The troubled pop star told a court last month that Ingham had discouraged her from speaking out against alleged conservatorship abuse. She then requested that she be allowed to hire her own counsel rather than have another court-appointment attorney assigned to her.
Spears’s allegations of abuse and apparent lack of knowledge of her rights within the conservatorship have raised questions about Ingham having a potential conflict of interest and making ethically questionable choices in representing the singer.
Equally, many feel Ingham’s mysterious and controversial past paints an even more concerning picture of what his motives may be as Spears’s attorney.
Why was Britney Spears’s soon-to-be-former lawyer, Samuel Ingham III, accused of conspiring to kill Casey Kasem?
While representing Spears, Ingham made headlines for his work with another celebrity client, radio icon Casey Kasem, who passed away in June 2014 at the age of 82.
Ingham became Kasem’s lawyer when his daughter, Kerri Kasem, was granted a temporary conservatorship over her father in May 2014.
One month later, Jean Kasem, his now-widow and wife of 34 years, raised concerns about her husband’s end-of-life care, petitioning the court to allow Kasem to be fed, hydrated and given medication, against the wishes of Kerri, reported to be a Scientologist.

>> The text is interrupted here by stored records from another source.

File: src/rtl/vram_arb_pkg.sv
// Shared types and widths for the VRAM bus arbiter.
// Pure declarations: no logic and no latency.
package vram_arb_pkg;

  localparam int ADDR_W   = 16;
  localparam int DATA_W   = 8;
  localparam int MAX_NREQ = 4;

  typedef enum logic [1:0] {
    ARB_IDLE   = 2'd0,
    ARB_SETTLE = 2'd1,
    ARB_GRANT  = 2'd2,
    ARB_DRAIN  = 2'd3
  } arb_state_e;

  // Index width for n items, never narrower than one bit.
  function automatic int idx_w(input int n);
    return (n <= 2) ? 1 : $clog2(n);
  endfunction

endpackage

File: src/rtl/vram_arbiter_rr_picker.sv
// Combinational round-robin priority encoder: the search starts at ptr and wraps at NREQ-1.
// Zero latency and no backpressure; any_req flags that winner is meaningful.
module rr_picker
  import vram_arb_pkg::*;
#(
  parameter int NREQ = 2,
  parameter int IW   = idx_w(NREQ)
) (
  input  logic [NREQ-1:0] req,
  input  logic [IW-1:0]   ptr,
  output logic [IW-1:0]   winner,
  output logic            any_req
);

  function automatic logic [IW:0] wrap_add(input logic [IW-1:0] p, input int k);
    logic [IW:0] s;
    s = {1'b0, p} + (IW+1)'(k);
    if (s >= (IW+1)'(NREQ)) s = s - (IW+1)'(NREQ);
    return s;
  endfunction

  // Scan offsets from farthest to nearest so the closest requester to ptr is written last.
  always_comb begin
    winner  = '0;
    any_req = 1'b0;
    for (int k = NREQ - 1; k >= 0; k--) begin
      for (int i = 0; i < NREQ; i++) begin
        if (req[i] && (wrap_add(ptr, k) == (IW+1)'(i))) begin
          winner  = IW'(i);
          any_req = 1'b1;
        end
      end
    end
  end

endmodule

File: src/rtl/vram_arbiter.sv
// Shares the VRAM port between the CPU (stalled via hold) and NREQ DMA masters, round-robin.
// Read data returns MEM_LAT cycles after mem_cs; VRAM_ARB_BURST_LIMIT_EN caps a grant at MAX_BURST reads.
module vram_arbiter
  import vram_arb_pkg::*;
#(
  parameter int NREQ      = 2,
  parameter int MEM_LAT   = 1,
  parameter int SETTLE    = 1,
  parameter int MAX_BURST = 64
) (
  input  logic                     clk,
  input  logic                     rst,
  input  logic [NREQ-1:0]          req,
  input  logic [NREQ-1:0]          rd,
  input  logic [ADDR_W*NREQ-1:0]   addr,
  output logic [NREQ-1:0]          gnt,
  output logic [NREQ-1:0]          rvalid,
  output logic [DATA_W-1:0]        rdata,
  input  logic                     vrambusy,
  output logic                     hold,
  output logic                     mem_cs,
  output logic [ADDR_W-1:0]        mem_addr,
  input  logic [DATA_W-1:0]        mem_rdata
);

  localparam int IW = idx_w(NREQ);
  localparam int SW = idx_w(SETTLE + 1);
  localparam int PW = IW + 1;

  localparam logic [1:0] ST_IDLE   = ARB_IDLE;
  localparam logic [1:0] ST_SETTLE = ARB_SETTLE;
  localparam logic [1:0] ST_GRANT  = ARB_GRANT;
  localparam logic [1:0] ST_DRAIN  = ARB_DRAIN;

  // Every stage except the output stage must be empty before the bus is handed back.
  localparam logic [MEM_LAT-1:0] EARLY_MASK = MEM_LAT'((1 << (MEM_LAT - 1)) - 1);

  logic [1:0]          state;
  logic [IW-1:0]       winner;
  logic [IW-1:0]       ptr;
  logic [IW-1:0]       pick;
  logic                pick_any;
  logic [SW-1:0]       settle_cnt;
  logic                slot_wait;
  logic                granted;
  logic                rd_w;
  logic                req_w;
  logic [ADDR_W-1:0]   addr_w;
  logic                accept;
  logic                burst_done;
  logic [PW*MEM_LAT-1:0] vp;
  logic [MEM_LAT-1:0]  stage_vld;
  logic                early_busy;
  logic                last_vld;
  logic [IW-1:0]       last_idx;

  rr_picker #(
    .NREQ (NREQ),
    .IW   (IW)
  ) u_picker (
    .req     (req),
    .ptr     (ptr),
    .winner  (pick),
    .any_req (pick_any)
  );

  always_comb begin
    rd_w   = 1'b0;
    req_w  = 1'b0;
    addr_w = '0;
    for (int i = 0; i < NREQ; i++) begin
      if (winner == IW'(i)) begin
        rd_w   = rd[i];
        req_w  = req[i];
        addr_w = addr[i*ADDR_W +: ADDR_W];
      end
    end
  end

  assign granted  = (state == ST_GRANT);
  assign accept   = granted & rd_w;
  assign mem_cs   = accept;
  assign mem_addr = granted ? addr_w : '0;

`ifdef VRAM_ARB_BURST_LIMIT_EN
  logic [6:0] burst_cnt;

  assign burst_done = accept && (burst_cnt == 7'(MAX_BURST - 1));

  always_ff @(posedge clk) begin
    if (rst || !granted) begin
      burst_cnt <= '0;
    end else if (accept) begin
      burst_cnt <= burst_cnt + 7'd1;
    end
  end
`else
  assign burst_done = 1'b0;
`endif

  // Each stage holds {valid, master index}; the stage shifted out is dropped.
  always_ff @(posedge clk) begin
    if (rst) begin
      vp <= '0;
    end else begin
      vp <= (PW*MEM_LAT)'({vp, accept, winner});
    end
  end

  for (genvar g = 0; g < MEM_LAT; g++) begin : g_stage
    assign stage_vld[g] = vp[g*PW + IW];
  end

  assign early_busy = |(stage_vld & EARLY_MASK);
  assign last_vld   = stage_vld[MEM_LAT-1];
  assign last_idx   = vp[PW*(MEM_LAT-1) +: IW];
  assign rvalid     = last_vld ? (NREQ'(1) << last_idx) : '0;
  assign rdata      = last_vld ? mem_rdata : '0;

  always_ff @(posedge clk) begin
    if (rst) begin
      state      <= ST_IDLE;
      winner     <= '0;
      ptr        <= '0;
      settle_cnt <= '0;
      gnt        <= '0;
      hold       <= 1'b0;
      slot_wait  <= 1'b0;
    end else begin
      case (state)
        ST_IDLE: begin
          // slot_wait keeps hold low one extra cycle so the CPU always gets a turn.
          slot_wait <= 1'b0;
          if (pick_any && !vrambusy && !slot_wait) begin
            winner     <= pick;
            hold       <= 1'b1;
            settle_cnt <= SW'(SETTLE);
            if (SETTLE == 0) begin
              gnt   <= NREQ'(1) << pick;
              state <= ST_GRANT;
            end else begin
              state <= ST_SETTLE;
            end
          end
        end
        ST_SETTLE: begin
          if (settle_cnt <= SW'(1)) begin
            gnt   <= NREQ'(1) << winner;
            state <= ST_GRANT;
          end else begin
            settle_cnt <= settle_cnt - SW'(1);
          end
        end
        ST_GRANT: begin
          if (!req_w || burst_done) begin
            gnt   <= '0;
            state <= ST_DRAIN;
          end
        end
        ST_DRAIN: begin
          if (!early_busy) begin
            hold      <= 1'b0;
            ptr       <= (winner == IW'(NREQ - 1)) ? '0 : winner + IW'(1);
            slot_wait <= 1'b1;
            state     <= ST_IDLE;
          end
        end
        default: state <= ST_IDLE;
      endcase
    end
  end

endmodule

While police found no evidence of wrongdoing in Kasem’s death, Jean later claimed Ingham and Kasem’s older children deliberately isolated her husband in order to accelerate his health decline.
In 2019, Jean filed a wrongful death lawsuit against Ingham, alleging the attorney was involved in a plot to kill her legendary husband, accusing the lawyer and her husband’s adult children of plotting to “to isolate and kill Casey Kasem for financial gain.”
The filing was part of a string of lawsuits and allegations between Jean and Kasem’s children in the years after his death.
Court documents filed on Jean's behalf alleged “Ingham and Casey’s older adult children ensured that Casey starved to death in a strange hospital far from home without his wife of more than three decades and youngest daughter [Liberty Kasem] by his side.”
The lawsuit profusely criticized Ingham’s representation of Kasem, alleging that he had conspired with the host’s children to get access to his reported $80 million fortune.
The suit claimed Ingham was “an active participant in this horrifying plot to end Casey’s life for financial gain. To that end, he performed actions that were far outside the bounds of any conceivable ‘representation’ of Casey.”
Jean also claimed that Ingham profited by billing hundreds of thousands of dollars in fees to the estate — an allegation that will sound familiar to those following the #FreeBritney movement.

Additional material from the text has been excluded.